Paralelamente, en la medida en que el número de personas sin recursos no deja de crecer, empequeñece la red pública de servicios sociales, que cada vez dispone de menos para repartir entre más. Como consecuencia, cuando el desempleo se hace de larga duración, las prestaciones se terminan y el respaldo familiar se agota, queda poco o nada a lo que recurrir. Si además se minimizan los servicios de asistencia social, el riesgo de pobreza extrema y exclusión social es alto.
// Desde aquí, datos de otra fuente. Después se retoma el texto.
===== config.mk =====
export PLATFORM = sky130hd
export DESIGN_NAME = mi_issue_queue
export DESIGN_NICKNAME = d
export VERILOG_FILES = /design/src/rtl/mi_issue_queue.sv
export SDC_FILE = /design/constraint.sdc
export NUM_CORES = 1
export LEC_CHECK = 0
export ABC_AREA = 1
export CAP_MARGIN = 20
export CORE_ASPECT_RATIO = 1.25
export CORE_MARGIN = 4
export CORE_UTILIZATION = 35
export DETAILED_ROUTE_END_ITERATION = 6
export PLACE_DENSITY = 0.61
export SETUP_SLACK_MARGIN = 0.3
export SLEW_MARGIN = 5
export SYNTH_ARGS = -nofsm -noshare
export SYNTH_HDL_FRONTEND = slang
export SYNTH_SLANG_ARGS = --single-unit

===== constraint.sdc =====
create_clock -name clk -period 19.7 [get_ports clk]
set_clock_uncertainty 0.05 [all_clocks]
set_input_delay 3.94 -clock clk [delete_from_list [all_inputs] [get_ports clk]]
set_output_delay 3.94 -clock clk [all_outputs]
set_load 0.1 [all_outputs]

===== src/rtl/mi_issue_queue.sv =====
// mi_issue_queue: circular instruction buffer feeding the two decoder slots.
// Accepts one or two fetched instructions per cycle, presents up to two head
// entries, and suppresses slot 1 on intra-pair hazards or control flow in slot 0.
// Optional build macro MI_ISSUE_STATS_EN adds a dual-issue cycle counter (dual_cnt_o).
module mi_issue_queue #(
    parameter int unsigned INST_DW = 32,
    parameter int unsigned INST_AW = 32,
    parameter int unsigned DEPTH   = 8,
    parameter int unsigned PTR_W   = 3
) (
    input  logic               clk,
    input  logic               rst,
    input  logic               fetch_valid_i,
    output logic               fetch_ready_o,
    input  logic [INST_AW-1:0] fetch_pc_i,
    input  logic [INST_DW-1:0] fetch_inst0_i,
    input  logic [INST_DW-1:0] fetch_inst1_i,
    input  logic               fetch_inst1_valid_i,
    input  logic               flush_i,
    input  logic               issue_ready_i,
    output logic               issue0_valid_o,
    output logic [INST_DW-1:0] issue0_inst_o,
    output logic [INST_AW-1:0] issue0_pc_o,
    output logic               issue1_valid_o,
    output logic [INST_DW-1:0] issue1_inst_o,
    output logic [INST_AW-1:0] issue1_pc_o,
    output logic [PTR_W:0]     count_o
`ifdef MI_ISSUE_STATS_EN
    ,
    output logic [31:0]        dual_cnt_o
`endif
);

    localparam int unsigned CW = PTR_W + 1;
    localparam logic [CW-1:0] READY_MAX = CW'(DEPTH - 2);
    localparam logic [INST_DW-1:0] NOP = INST_DW'(32'h0000_0013);

    localparam logic [6:0] OPC_OP     = 7'b0110011;
    localparam logic [6:0] OPC_OPIMM  = 7'b0010011;
    localparam logic [6:0] OPC_LOAD   = 7'b0000011;
    localparam logic [6:0] OPC_STORE  = 7'b0100011;
    localparam logic [6:0] OPC_LUI    = 7'b0110111;
    localparam logic [6:0] OPC_AUIPC  = 7'b0010111;
    localparam logic [6:0] OPC_BRANCH = 7'b1100011;
    localparam logic [6:0] OPC_JAL    = 7'b1101111;
    localparam logic [6:0] OPC_JALR   = 7'b1100111;

    logic [INST_AW-1:0] pc_mem   [DEPTH];
    logic [INST_DW-1:0] inst_mem [DEPTH];

    logic [PTR_W-1:0] rd_ptr, wr_ptr, rd_ptr_nx1, wr_ptr_nx1;
    logic [CW-1:0]    count, count_next;

    logic [INST_DW-1:0] head0, head1;
    logic [6:0]         op0, op1;
    logic [4:0]         rd0, rd1, rs1_1, rs2_1;
    logic               ctrl0, wr0, wr1, use_rs1, use_rs2, raw, waw;
    logic               v0, v1;
    logic               push, pop;
    logic [1:0]         push_n, pop_n;

    function automatic logic writes_rd(input logic [6:0] op);
        return op inside {OPC_OP, OPC_OPIMM, OPC_LOAD, OPC_LUI, OPC_AUIPC, OPC_JAL, OPC_JALR};
    endfunction

    assign rd_ptr_nx1 = rd_ptr + PTR_W'(1);
    assign wr_ptr_nx1 = wr_ptr + PTR_W'(1);

    // Head decode and hazard detection for the presented pair
    always_comb begin
        head0   = inst_mem[rd_ptr];
        head1   = inst_mem[rd_ptr_nx1];
        op0     = head0[6:0];
        op1     = head1[6:0];
        rd0     = head0[11:7];
        rd1     = head1[11:7];
        rs1_1   = head1[19:15];
        rs2_1   = head1[24:20];
        ctrl0   = op0 inside {OPC_BRANCH, OPC_JAL, OPC_JALR};
        wr0     = writes_rd(op0) && (rd0 != 5'd0);
        wr1     = writes_rd(op1);
        use_rs1 = op1 inside {OPC_OP, OPC_OPIMM, OPC_LOAD, OPC_STORE, OPC_BRANCH, OPC_JALR};
        use_rs2 = op1 inside {OPC_OP, OPC_STORE, OPC_BRANCH};
        raw     = wr0 && ((use_rs1 && rs1_1 == rd0) || (use_rs2 && rs2_1 == rd0));
        waw     = wr0 && wr1 && (rd1 == rd0);
        v0      = count >= CW'(1);
        v1      = (count >= CW'(2)) && !ctrl0 && !raw && !waw;
    end

    // Slot outputs; invalid slots show a NOP at pc 0
    always_comb begin
        issue0_valid_o = v0;
        issue1_valid_o = v1;
        issue0_inst_o  = v0 ? head0 : NOP;
        issue0_pc_o    = v0 ? pc_mem[rd_ptr] : '0;
        issue1_inst_o  = v1 ? head1 : NOP;
        issue1_pc_o    = v1 ? pc_mem[rd_ptr_nx1] : '0;
        fetch_ready_o  = count <= READY_MAX;
        count_o        = count;
    end

    // Push/pop amounts; ready uses the pre-pop occupancy
    always_comb begin
        push       = fetch_valid_i && fetch_ready_o && !flush_i;
        pop        = issue_ready_i && !flush_i;
        push_n     = push ? (fetch_inst1_valid_i ? 2'd2 : 2'd1) : 2'd0;
        pop_n      = pop ? ({1'b0, v0} + {1'b0, v1}) : 2'd0;
        count_next = count + CW'(push_n) - CW'(pop_n);
    end

    // Pointer and occupancy state; flush returns to the empty origin
    always_ff @(posedge clk or posedge rst) begin
        if (rst) begin
            rd_ptr <= '0;
            wr_ptr <= '0;
            count  <= '0;
        end else if (flush_i) begin
            rd_ptr <= '0;
            wr_ptr <= '0;
            count  <= '0;
        end else begin
            rd_ptr <= rd_ptr + PTR_W'(pop_n);
            wr_ptr <= wr_ptr + PTR_W'(push_n);
            count  <= count_next;
        end
    end

    // Entry storage; contents are not reset since count gates visibility
    always_ff @(posedge clk) begin
        if (push) begin
            pc_mem[wr_ptr]   <= fetch_pc_i;
            inst_mem[wr_ptr] <= fetch_inst0_i;
            if (fetch_inst1_valid_i) begin
                pc_mem[wr_ptr_nx1]   <= fetch_pc_i + INST_AW'(4);
                inst_mem[wr_ptr_nx1] <= fetch_inst1_i;
            end
        end
    end

`ifdef MI_ISSUE_STATS_EN
    logic [31:0] dual_cnt;

    // Count cycles where both slots issue; survives flush, wraps naturally
    always_ff @(posedge clk or posedge rst) begin
        if (rst) begin
            dual_cnt <= '0;
        end else if (pop && v1) begin
            dual_cnt <= dual_cnt + 32'd1;
        end
    end

    assign dual_cnt_o = dual_cnt;
`endif

endmodule


Yosys cells after proc, flatten, opt, wreduce, memory -nomap -nowiden. Memories as Yosys holds them, arrays and structs flattened. Cells that the tools add are included.

Flip-flop bits (word level): 10. Memory bits (writable): 512. Input port bits: 102. Output and inout port bits: 135. Word-level logic and storage cells: 74. Memories kept: 2.

Add/sub/neg operators: 8. Order comparisons: 3. Eq/ne operators: 20. Muxes and demuxes: 15. Reductions and logical operators: 23.

Memory list: inst_mem (depth 8, width 32, rd ports 2, clocked after Yosys merged registers in 0, wr ports 2, RTL line 49) `logic [INST_DW-1:0] inst_mem [DEPTH];`; pc_mem (depth 8, width 32, rd ports 2, clocked after Yosys merged registers in 0, wr ports 2, RTL line 48) `logic [INST_AW-1:0] pc_mem [DEPTH];`.

Operators by type and width (number): 32-bit two-way mux (4); 7-bit == test, second input constant (6); 7-bit by 6-bit == test with 1-bit output, second input constant (5); 32-bit by 3-bit adder with 32-bit output, second input constant (1); 7-bit by 5-bit == test with 1-bit output, second input constant (4); 5-bit == test (3); 7-bit by 2-bit == test with 1-bit output, second input constant (2); 7-bit nonzero test (2); 1-bit logical AND (12); 3-bit by 1-bit adder with 3-bit output, second input constant (2); 3-bit by 2-bit adder with 3-bit output (2); 2-bit two-way mux (3); 3-bit two-way mux (2); 3-bit nonzero test (2); 6-bit nonzero test (1); 1-bit two-way mux (5); 5-bit nonzero test (1); 4-bit by 2-bit adder with 4-bit output (1); 4-bit by 1-bit greater-or-equal comparator with 1-bit output, second input constant (1); 4-bit by 2-bit greater-or-equal comparator with 1-bit output, second input constant (1); 4-bit by 3-bit less-or-equal comparator with 1-bit output, second input constant (1); 1-bit zero test (4); 4-bit two-way mux (1); 4-bit by 2-bit subtractor with 4-bit output (1); other kinds (2) (2).

Depth between registers and ports, before layout. Gate-level depths: netlist of run 1. An unclocked memory read counts as a cell.

Depth after elaboration: 14. Gate-level depth with buffers: 30. Mapped depth without buffers: 27.

Worst setup path after synthesis of run 1. Ideal clock, no wire load.

Kind: input-to-reg. Start point: input flush_i. End point: memory inst_mem[2][0], enable pin. Data arrival time: 10.979 ns. Data required time: 18.989 ns. Setup slack: 8.010 ns. Stages: 4. Cells stage by stage: clkbuf_1 inv_1 nand3_2 o41ai_1.

RTL lines: from (decl) (RTL line 19) `input logic flush_i,`; to (decl) (RTL line 49).

Worst setup path after layout of run 1.
Start point: register rd_ptr[1]. End point: output issue1_inst_o[26].

Longest elaborated chain between the ends: 11.

RTL lines: from (decl) (RTL line 51) `logic [PTR_W-1:0] rd_ptr, wr_ptr, rd_ptr_nx1, wr_ptr_nx1;`; from (signal assigned) (RTL line 122) `rd_ptr <= rd_ptr + PTR_W'(pop_n);`; 3-bit by 1-bit adder with 3-bit output (RTL line 66) `assign rd_ptr_nx1 = rd_ptr + PTR_W'(1);`; memory 8 x 32 bit *; 7-bit by 6-bit == test with 1-bit output, or another cell as far along (RTL line 63, 82, 83); 6-bit nonzero test or 3-bit nonzero test (tied branches) (RTL line 82, 83); 1-bit logical AND (RTL line 84) `raw = wr0 && ((use_rs1 && rs1_1 == rd0) || (use_rs2 && rs2_1 == rd0));`; 1-bit logical OR (RTL line 84); 1-bit logical AND (RTL line 84); 1-bit zero test (RTL line 87) `v1 = (count >= CW'(2)) && !ctrl0 && !raw && !waw;`; 1-bit logical AND (2 in a row) (RTL line 87); 32-bit two-way mux * (RTL line 96) `issue1_inst_o = v1 ? head1 : NOP;`; to (decl) (RTL line 25) `output logic [INST_DW-1:0] issue1_inst_o,`.

Every way passes the cells marked *; elsewhere a longest branch is shown, timed or not.

==> results of run 1 <==
stage by stage:
stage | power [mW] | util [%]
2_1_floorplan | 4.276 | -
3_3_place_gp | 5.245 | 38.22
3_5_place_dp | 5.259 | 38.22
4_1_cts | 6.398 | 40.33
5_1_grt | 6.681 | 40.39
6_report | 6.379 | 40.40
cell type report:
class	count	area [um^2]	area share [%]
sequential	522	15640	41.66
tap	1206	1509	4.020
timing repair buffer	286	2803	7.467
clock inverter	46	516.7	1.377
multi-input combinational	2994	14510	38.67
antenna	3	7.507	0.02000
inverter	288	1102	2.937
clock buffer	62	1445	3.850
flip-flops by register name, summed over array words and instances, names as in the netlist:
signal	count
wr_ptr	3
inst_mem	256
pc_mem	256
rd_ptr	3
count_o	4
synthesized netlist by cell type (2+ instances only):
library cell  instances
a221oi_1              2
dfrtp_1              10
nand2_2               2
xnor2_1               2
nor3_1               56
nor2_2                6
clkinv_1              2
nor2_1              370
nand3b_1              2
buf_6                 6
nand4_1               5
buf_2               140
inv_1               280
buf_1                12
buf_4                24
o211ai_1             21
o21ai_0             734
nand3_2               3
xor2_2                2
a211oi_1              7
xnor2_2               3
a32oi_1              40
o21ai_1              16
xor2_1               32
buf_8                 4
nor4_1                2
o21ai_2               2
a311oi_1              3
clkbuf_1            169
edfxtp_1            512
a31oi_1               3
nand3_1             237
o41ai_1               4
inv_2                 5
a21oi_1             155
o221a_2              93
fa_1                  4
ha_1                 13
nand2_1            1166
logic make-up after synthesis:
kind of cell	after synthesis	share of synthesized area, %
AND/OR/NAND/NOR	1856	22.74
AO/OA/AOI/OAI	1082	19.16
buffers and inverters	643	8.467
flip-flops	522	47.74
XOR/XNOR	39	1.158
adder cells (fa/ha/maj)	17	0.7416
power by group through the flow:
| stage | Combinational (mW) | Clock (mW) | Sequential, mW |
|---|---|---|---|
| 2_1_floorplan | 2.94 | 0 | 1.34 |
| 3_3_place_gp | 3.91 | 0 | 1.33 |
| 3_5_place_dp | 3.93 | 0 | 1.33 |
| 4_1_cts | 3.94 | 1.15 | 1.31 |
| 5_1_grt | 4.17 | 1.20 | 1.32 |
| 6_report | 3.93 | 1.13 | 1.31 |
tightest hold or removal path: cells and delay by family (launching register included):
| kind | cells | cell delay [ns] |
|---|---|---|
| flops | 1 | 0.51 |
| simple gates | 1 | 0.07 |
| xor+xnor | 1 | 0.12 |
routing by layer:
layer | routed length (um) | track usage, % | vias up
met4 | 5160 | 9.490 | 0
met1 | 45630 | 28.64 | 13980
met2 | 57250 | 40.66 | 1277
li1 | - | - | 14160
met3 | 8690 | 2.856 | 262
met5 | 0 | 0 | -
how the worst max path moves through the flow:
stage | to | from
floorplan | inst_mem[2][0] | flush_i
global placement | issue1_inst_o[3] | rd_ptr[1]
detailed placement | issue1_pc_o[4] | rd_ptr[1]
CTS | issue1_inst_o[26] | rd_ptr[1]
global route | issue1_pc_o[1] | rd_ptr[1]
finish | issue1_inst_o[26] | rd_ptr[1]
==> impl_metrics.ini, run 1 <==
[status]
status = complete, no violations

[synthesis]
ys_seq_area_share_pct = 47.74
synthDominantCellAreaShare_pct = 46.97
async_flop_share_pct = 1.916
synth_edf_count = 512
ys_warn_count = 0
synth_cell_types = 49
syn_inst = 4159
synth_top_area_cell = edfxtp_1
syn_nets = 4278
synth_flop_cell = edfxtp_1
synth_area_mm2 = 0.03273
synthTopCellsByArea = edfxtp_1 47%, nand2_1 13%, o21ai_0 11%
avgSynthCellArea_um2 = 7.870
ys_seq_elements = 522

[setup_path]
path_delay_family = buffers and inverters
reg2reg_from = rd_ptr[1]
slowest_delay_ns = 1.01
cpMostUsedCell = nand2_1
cp_slowest_cell = clkdlybuf4s50_1
worstPathRequired_ns = 15.71
worstSetupPathType = reg -> out
worst-path-stages = 18
path_max_fanout = 119
critPathCaptureType = output pin
regToRegEndpoint = count_o[3]
startpoint_type = flop
r2r_setup_slack_ns = 12.63
r2r.worst_path.cells = 27
worstPathCellList = buf_4, ha_2, buf_4, inv_6, nor2_1, o21ai_0, nand3_1, nand2_1, nand2_1, nand2_1, nand2_1, nor2_1, nand3_1, nand2_1, nand2_2, nand2_4, nor2_1, clkdlybuf4s50_1
cp.arrival_ns = 6.85
path_buf_inv = 4

[place]
dpl_worst_slack_ns = 9.482
dp_hpwl_um = 67570
dp_cells = 5294
gp_congestion = 0.8446
dpl_cell_area_mm2 = 0.03551
portBuffers = 236

[final_layout]
nets = 4268
instances_no_fill = 5407
area_growth_pct = 14.67
drive_above_1_share_pct = 6.932
final_cell_mix = 1,166 x nand2_1, 730 x o21ai_0, 512 x edfxtp_1
final_common_cell = nand2_1
final_cell_area_mm2 = 0.03753
nFillCells = 9295

[power_and_ir_drop]
clkPwrFrac_pct = 17.8
ir_worst_vdd_v = 0.0002045
switchingPower_mw = 3.553
pwr-share-comb_pct = 61.7
power_density_mw_per_mm2 = 170.0
p_int_mw = 2.826
power.leakage_nw = 13.80
p_sw_share_pct = 55.70
p_seq_share_pct = 20.5

[timing]
slew_headroom_pct = 13.23
finalHoldViolations = 0
fin_ws_ns = 8.855
grt_setup_unrepaired = false
fin_tns_setup_ns = 0
tightest_slew_ns = 1.301
min_period_ns = 10.84
finalMaxSlewViolations = 0
setup_viol = 0
fmax_ghz = 0.09221
hold_ws_ns = 0.6865
final.period_utilization_pct = 55.05

[floorplanning]
dieArea_mm2 = 0.09851
dieWidth_um = 281.5
coreArea_mm2 = 0.09290
num_rows = 125
initial_utilization_pct = 35.23
pin_count = 237
chipHeight_um = 349.9

[detailed_routing]
final_antenna_net_count = 0
viasPerCell = 5.490
drc_errors = 0
first_pass_iters = 6
via_count = 29680
wl_um = 116700
wl_per_cell_um = 21.59
drtIter0Drc = 3003

[grt]
grt_overflow_total = 0
grt_use_total_pct = 23.10
antenna_found_initial = 5
grt_pass1_wl_um = 173200
grt_max_degree = 282
grt_pass1_vias = 27960

[job]
cap_violations = 0

[worst_hold_path]
hp-class = reg -> reg
min_to = wr_ptr[2]
hold_start = wr_ptr[2]
holdPathStages = 2

[clock_network]
cts_resized = 0
cts.htree.levels = 2
clk_path_buf_depth = 3
cts_buffers = 57
cts_setup_buffers = 0
holdBufCountCts = 0
path_clk_slew_ns = 0.06
clock_sinks = 522
root_buffer = clkbuf_16
cts_tree = done
clk_latency_ns = 0.64
(Power assumes the default switching activity.)
==> run 2: changes to the inputs <==
==> constraint.sdc (replaced) <==
create_clock -name clk -period 11.2 [get_ports clk]
set_clock_uncertainty 0.05 [all_clocks]
set_input_delay 2.24 -clock clk [delete_from_list [all_inputs] [get_ports clk]]
set_output_delay 2.24 -clock clk [all_outputs]
set_load 0.1 [all_outputs]
==> run 2 against run 1 <==
Against the previous run: global-route usage shrank 0.077 points; wire length grew 0.49%; sequential power rose by 78%; sequential share of layout area rose by 0.15 points; combinational power grew 76%; first-iteration DRC count rose by 0.50%; register-to-register slack got worse by 8.4 ns; via count rose by 0.53%; critical path depth decreased by 1; critical path type unchanged; largest power group unchanged.
==> impl_metrics.ini, run 2 (synthesis gave the netlist of run 1 again) <==
[detailed_routing]
viasPerCell = 5.517
drc_errors = 0
via_count = 29840
first_pass_iters = 6
wl_um = 117300
wl_per_cell_um = 21.69
drtIter0Drc = 3018
final_antenna_net_count = 0

[setup_path]
path_max_fanout = 106
r2r_setup_slack_ns = 4.23
path_delay_family = buffers and inverters
slowest_delay_ns = 1.18
worstPathRequired_ns = 8.91
r2r.worst_path.cells = 25
cpMostUsedCell = nand2_1
reg2reg_from = rd_ptr[0]
cp_slowest_cell = clkdlybuf4s50_1
path_buf_inv = 3
worstPathCellList = buf_4, buf_4, nor2_1, nor2_1, o21ai_0, nand3_1, nand2_1, nand2_1, nand2_1, nand2_1, nor2_1, nand3_1, nand2_1, nand2_2, nand2_4, nor2_1, clkdlybuf4s50_1
critPathCaptureType = output pin
worstSetupPathType = reg -> out
regToRegEndpoint = count_o[3]
startpoint_type = flop
cp.arrival_ns = 6.76

[floorplanning]
initial_utilization_pct = 35.23
pin_count = 237
dieWidth_um = 281.5
coreArea_mm2 = 0.09290
dieArea_mm2 = 0.09851
num_rows = 125
chipHeight_um = 349.9

[timing]
slew_headroom_pct = 22.23
fin_ws_ns = 2.148
fin_tns_setup_ns = 0
setup_viol = 0
finalMaxSlewViolations = 0
min_period_ns = 9.052
grt_setup_unrepaired = false
finalHoldViolations = 0
final.period_utilization_pct = 80.82
tightest_slew_ns = 1.167
fmax_ghz = 0.1105

[clock_network]
holdBufCountCts = 0
root_buffer = clkbuf_16
path_clk_slew_ns = 0.06
cts_setup_buffers = 0
cts_resized = 0
clock_sinks = 522
clk_path_buf_depth = 3
cts_tree = done
cts_buffers = 57
cts.htree.levels = 2
clk_latency_ns = 0.65

[power_and_ir_drop]
p_total_mw = 11.15
power_density_mw_per_mm2 = 298.1
ir_worst_vdd_v = 0.0003576
power.leakage_nw = 13.73

[place]
portBuffers = 236
dpl_worst_slack_ns = 2.819
gp_congestion = 0.8367
dp_hpwl_um = 68490

[job]
cap_violations = 0

[worst_hold_path]
hp-class = reg -> reg
holdPathStages = 2
hold_start = wr_ptr[2]
min_to = wr_ptr[2]

[final_layout]
drive_above_1_share_pct = 6.719
area_growth_pct = 14.25
final_common_cell = nand2_1
fin_util_pct = 40.25
nFillCells = 9288
nets = 4271
final_cell_mix = 1,166 x nand2_1, 730 x o21ai_0, 512 x edfxtp_1

[grt]
grt_pass1_vias = 27930
grt_use_total_pct = 23.02
grt_max_degree = 246
antenna_found_initial = 6
grt_overflow_total = 0
grt_pass1_wl_um = 172400

[status]
status = complete, no violations
==> run 2: per-stage QoR <==
| step | instances | hold slack, ns | cell area (um^2) |
|---|---|---|---|
| floorplan | 4159 | 0.5485 | 32730 |
| detailed placement | 5298 | 0.6454 | 35530 |
| CTS | 5402 | 0.6543 | 37370 |
| global route | 5406 | 0.7077 | 37390 |
| finish | 5409 | 0.6626 | 37390 |
| global placement | 5298 | 0.6384 | 35530 |
==> run 2: how the worst max path moves through the flow <==
stage	start	to	slack (ns)	depth (start not counted)
5_1_grt	rd_ptr[0]	issue1_pc_o[7]	1.62	17
3_3_place_gp	rd_ptr[1]	issue1_inst_o[21]	2.89	15
6_report	rd_ptr[0]	issue1_inst_o[23]	2.15	17
2_1_floorplan	count_o[3]	inst_mem[2][0]	0.60	5
4_1_cts	rd_ptr[1]	issue1_pc_o[30]	2.10	15
3_5_place_dp	rd_ptr[1]	issue1_pc_o[30]	2.82	15
==> run 2: power breakdown <==
| group | internal [mW] | switching, mW |
|---|---|---|
| Sequential | 2.23 | 0.0939 |
| Clock | 1.08 | 0.829 |
| Combinational | 1.56 | 5.34 |
==> run 2: layout make-up <==
class / count / area [um^2] / share of cell area, %
multi-input combinational: 2994 / 14510 / 38.81
clock inverter: 36 / 356.6 / 0.9536
antenna: 6 / 15.01 / 0.04015
sequential: 522 / 15640 / 41.81
inverter: 288 / 1102 / 2.948
clock buffer: 68 / 1489 / 3.982
timing repair buffer: 289 / 2773 / 7.415
tap: 1206 / 1509 / 4.035
==> run 2: per-layer routing <==
layer | global-route usage, % | share of wire (%) | up-vias
met5 | 0 | 0 | -
met4 | 9.645 | 4.2 | 0
met3 | 2.989 | 7.3 | 272
met2 | 40.84 | 49 | 1306
met1 | 28.11 | 39 | 14100
li1 | - | - | 14160
==> run 2: tightest hold or removal path, cell delays in order (launching register included) <==
cell and delay (ns):
dfrtp_1 0.49, xnor2_1 0.15, nor2_1 0.04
Basar la gestión de esta crisis únicamente en políticas de recortes no convence a los ciudadanos, que ven cómo su poder adquisitivo y sus posibilidades de futuro van mermando mes tras mes, sin que se atisbe un destello de solución o al menos algún signo positivo que indique que el sacrificio tan tremendo que se está pidiendo al país sirve para algo. Y en este contexto de dificultades, recortar en lo social supone forzar a los más vulnerables a entrar en una espiral de la que se sale con mucha dificultad, y que hay que evitar a toda costa. Permitir que la exclusión social se extienda y se cronifique es un riesgo de consecuencias humanas terribles, que dejará una fractura social de la que tardaremos mucho en recuperarnos.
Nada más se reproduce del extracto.